TASK STATEMENT: Retype the complete listing exactly as it appears.

MATERIAL TO PROCESS:

**src/rtl/sdr_pkg.sv**
```systemverilog
// Shared SDR datapath types and constants used by the RX stream consumers.
package sdr_pkg;

  localparam int unsigned SAMPLE_W     = 12;
  localparam int unsigned MAX_LOG2_DEC = 4;
  localparam int unsigned ACC_W        = SAMPLE_W + MAX_LOG2_DEC;

  typedef struct packed {
    logic signed [SAMPLE_W-1:0] i;
    logic signed [SAMPLE_W-1:0] q;
  } iq_sample_t;

  // Limit a requested log2 decimation ratio to the supported maximum.
  function automatic logic [2:0] clamp_log2(input logic [2:0] k, input int unsigned max_log2);
    if (32'(k) > max_log2) return 3'(max_log2);
    return k;
  endfunction

endpackage

```
**src/rtl/iq_accum.sv**
```systemverilog
// Signed boxcar accumulator for one component: load/add/clear plus round-half-up dump.
module iq_accum #(
  parameter int unsigned DATA_W       = sdr_pkg::SAMPLE_W,
  parameter int unsigned MAX_LOG2_DEC = sdr_pkg::MAX_LOG2_DEC
) (
  input  logic                     clk,
  input  logic                     rst,
  input  logic                     clear,
  input  logic                     first,
  input  logic                     add,
  input  logic                     dump,
  input  logic [2:0]               k,
  input  logic signed [DATA_W-1:0] din,
  output logic signed [DATA_W-1:0] dout
);

  localparam int unsigned ACC_W = DATA_W + MAX_LOG2_DEC;
  localparam int unsigned SUM_W = ACC_W + 1;

  logic signed [ACC_W-1:0]  acc;
  logic signed [SUM_W-1:0]  base;
  logic signed [SUM_W-1:0]  sum;
  logic signed [SUM_W-1:0]  rnd;
  logic signed [DATA_W-1:0] dout_nxt;

  // Running sum including the current sample, and its rounded, scaled value.
  always_comb begin
    base = '0;
    rnd  = '0;
    if (!first) base = SUM_W'(acc);
    sum = base + SUM_W'(din);
    if (k != 3'd0) rnd = SUM_W'(1) << (k - 3'd1);
    dout_nxt = DATA_W'((sum + rnd) >>> k);
  end

  // Accumulator state; emptied after every dump or clear.
  always_ff @(posedge clk) begin
    if (rst || clear || dump) begin
      acc <= '0;
    end else if (add) begin
      acc <= sum[ACC_W-1:0];
    end
  end

  // Output register; holds until the next dump.
  always_ff @(posedge clk) begin
    if (rst) begin
      dout <= '0;
    end else if (dump) begin
      dout <= dout_nxt;
    end
  end

endmodule

```
**src/rtl/rx_iq_decimator.sv**
```systemverilog
// Power-of-two I/Q decimator: boxcar average over 2^k samples with valid/ready on both sides.
module rx_iq_decimator #(
  parameter int unsigned DATA_W       = sdr_pkg::SAMPLE_W,
  parameter int unsigned MAX_LOG2_DEC = sdr_pkg::MAX_LOG2_DEC
) (
  input  logic                     clk,
  input  logic                     rst,
  input  logic [2:0]               decim_log2,
  input  logic                     clear,
  input  logic                     in_valid,
  input  logic signed [DATA_W-1:0] in_data_i,
  input  logic signed [DATA_W-1:0] in_data_q,
  output logic                     in_ready,
  output logic                     out_valid,
  output logic signed [DATA_W-1:0] out_data_i,
  output logic signed [DATA_W-1:0] out_data_q,
  input  logic                     out_ready
);

  localparam int unsigned CNT_W = MAX_LOG2_DEC;

  logic [CNT_W-1:0] cnt;
  logic [CNT_W-1:0] last_idx;
  logic [2:0]       k_act;
  logic [2:0]       k_req;
  logic [2:0]       k_use;
  logic             first;
  logic             last;
  logic             accept;
  logic             acc_add;
  logic             dump;

  // Block control: the ratio in force is the fresh request at a block start, else the latched one.
  always_comb begin
    k_req    = sdr_pkg::clamp_log2(decim_log2, MAX_LOG2_DEC);
    first    = (cnt == '0);
    k_use    = first ? k_req : k_act;
    last_idx = CNT_W'(((CNT_W+1)'(1) << k_use) - (CNT_W+1)'(1));
    last     = (cnt == last_idx);
    in_ready = ~last | ~out_valid | out_ready;
    accept   = in_valid & in_ready & ~rst;
    dump     = accept & last & ~clear;
    acc_add  = accept & ~last & ~clear;
  end

  // Sample counter, ratio latch and output-valid handshake.
  always_ff @(posedge clk) begin
    if (rst) begin
      cnt       <= '0;
      k_act     <= '0;
      out_valid <= 1'b0;
    end else begin
      if (first) k_act <= k_req;
      if (clear || dump) begin
        cnt <= '0;
      end else if (acc_add) begin
        cnt <= cnt + CNT_W'(1);
      end
      if (dump) begin
        out_valid <= 1'b1;
      end else if (out_ready) begin
        out_valid <= 1'b0;
      end
    end
  end

  iq_accum #(.DATA_W(DATA_W), .MAX_LOG2_DEC(MAX_LOG2_DEC)) u_accum_i (
    .clk   (clk),
    .rst   (rst),
    .clear (clear),
    .first (first),
    .add   (acc_add),
    .dump  (dump),
    .k     (k_use),
    .din   (in_data_i),
    .dout  (out_data_i)
  );

  iq_accum #(.DATA_W(DATA_W), .MAX_LOG2_DEC(MAX_LOG2_DEC)) u_accum_q (
    .clk   (clk),
    .rst   (rst),
    .clear (clear),
    .first (first),
    .add   (acc_add),
    .dump  (dump),
    .k     (k_use),
    .din   (in_data_q),
    .dout  (out_data_q)
  );

endmodule

```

RESULT OF THIS EXERCISE:
**src/rtl/sdr_pkg.sv**
```systemverilog
// Shared SDR datapath types and constants used by the RX stream consumers.
package sdr_pkg;

  localparam int unsigned SAMPLE_W     = 12;
  localparam int unsigned MAX_LOG2_DEC = 4;
  localparam int unsigned ACC_W        = SAMPLE_W + MAX_LOG2_DEC;

  typedef struct packed {
    logic signed [SAMPLE_W-1:0] i;
    logic signed [SAMPLE_W-1:0] q;
  } iq_sample_t;

  // Limit a requested log2 decimation ratio to the supported maximum.
  function automatic logic [2:0] clamp_log2(input logic [2:0] k, input int unsigned max_log2);
    if (32'(k) > max_log2) return 3'(max_log2);
    return k;
  endfunction

endpackage

```
**src/rtl/iq_accum.sv**
```systemverilog
// Signed boxcar accumulator for one component: load/add/clear plus round-half-up dump.
module iq_accum #(
  parameter int unsigned DATA_W       = sdr_pkg::SAMPLE_W,
  parameter int unsigned MAX_LOG2_DEC = sdr_pkg::MAX_LOG2_DEC
) (
  input  logic                     clk,
  input  logic                     rst,
  input  logic                     clear,
  input  logic                     first,
  input  logic                     add,
  input  logic                     dump,
  input  logic [2:0]               k,
  input  logic signed [DATA_W-1:0] din,
  output logic signed [DATA_W-1:0] dout
);

  localparam int unsigned ACC_W = DATA_W + MAX_LOG2_DEC;
  localparam int unsigned SUM_W = ACC_W + 1;

  logic signed [ACC_W-1:0]  acc;
  logic signed [SUM_W-1:0]  base;
  logic signed [SUM_W-1:0]  sum;
  logic signed [SUM_W-1:0]  rnd;
  logic signed [DATA_W-1:0] dout_nxt;

  // Running sum including the current sample, and its rounded, scaled value.
  always_comb begin
    base = '0;
    rnd  = '0;
    if (!first) base = SUM_W'(acc);
    sum = base + SUM_W'(din);
    if (k != 3'd0) rnd = SUM_W'(1) << (k - 3'd1);
    dout_nxt = DATA_W'((sum + rnd) >>> k);
  end

  // Accumulator state; emptied after every dump or clear.
  always_ff @(posedge clk) begin
    if (rst || clear || dump) begin
      acc <= '0;
    end else if (add) begin
      acc <= sum[ACC_W-1:0];
    end
  end

  // Output register; holds until the next dump.
  always_ff @(posedge clk) begin
    if (rst) begin
      dout <= '0;
    end else if (dump) begin
      dout <= dout_nxt;
    end
  end

endmodule

```
**src/rtl/rx_iq_decimator.sv**
```systemverilog
// Power-of-two I/Q decimator: boxcar average over 2^k samples with valid/ready on both sides.
module rx_iq_decimator #(
  parameter int unsigned DATA_W       = sdr_pkg::SAMPLE_W,
  parameter int unsigned MAX_LOG2_DEC = sdr_pkg::MAX_LOG2_DEC
) (
  input  logic                     clk,
  input  logic                     rst,
  input  logic [2:0]               decim_log2,
  input  logic                     clear,
  input  logic                     in_valid,
  input  logic signed [DATA_W-1:0] in_data_i,
  input  logic signed [DATA_W-1:0] in_data_q,
  output logic                     in_ready,
  output logic                     out_valid,
  output logic signed [DATA_W-1:0] out_data_i,
  output logic signed [DATA_W-1:0] out_data_q,
  input  logic                     out_ready
);

  localparam int unsigned CNT_W = MAX_LOG2_DEC;

  logic [CNT_W-1:0] cnt;
  logic [CNT_W-1:0] last_idx;
  logic [2:0]       k_act;
  logic [2:0]       k_req;
  logic [2:0]       k_use;
  logic             first;
  logic             last;
  logic             accept;
  logic             acc_add;
  logic             dump;

  // Block control: the ratio in force is the fresh request at a block start, else the latched one.
  always_comb begin
    k_req    = sdr_pkg::clamp_log2(decim_log2, MAX_LOG2_DEC);
    first    = (cnt == '0);
    k_use    = first ? k_req : k_act;
    last_idx = CNT_W'(((CNT_W+1)'(1) << k_use) - (CNT_W+1)'(1));
    last     = (cnt == last_idx);
    in_ready = ~last | ~out_valid | out_ready;
    accept   = in_valid & in_ready & ~rst;
    dump     = accept & last & ~clear;
    acc_add  = accept & ~last & ~clear;
  end

  // Sample counter, ratio latch and output-valid handshake.
  always_ff @(posedge clk) begin
    if (rst) begin
      cnt       <= '0;
      k_act     <= '0;
      out_valid <= 1'b0;
    end else begin
      if (first) k_act <= k_req;
      if (clear || dump) begin
        cnt <= '0;
      end else if (acc_add) begin
        cnt <= cnt + CNT_W'(1);
      end
      if (dump) begin
        out_valid <= 1'b1;
      end else if (out_ready) begin
        out_valid <= 1'b0;
      end
    end
  end

  iq_accum #(.DATA_W(DATA_W), .MAX_LOG2_DEC(MAX_LOG2_DEC)) u_accum_i (
    .clk   (clk),
    .rst   (rst),
    .clear (clear),
    .first (first),
    .add   (acc_add),
    .dump  (dump),
    .k     (k_use),
    .din   (in_data_i),
    .dout  (out_data_i)
  );

  iq_accum #(.DATA_W(DATA_W), .MAX_LOG2_DEC(MAX_LOG2_DEC)) u_accum_q (
    .clk   (clk),
    .rst   (rst),
    .clear (clear),
    .first (first),
    .add   (acc_add),
    .dump  (dump),
    .k     (k_use),
    .din   (in_data_q),
    .dout  (out_data_q)
  );

endmodule

```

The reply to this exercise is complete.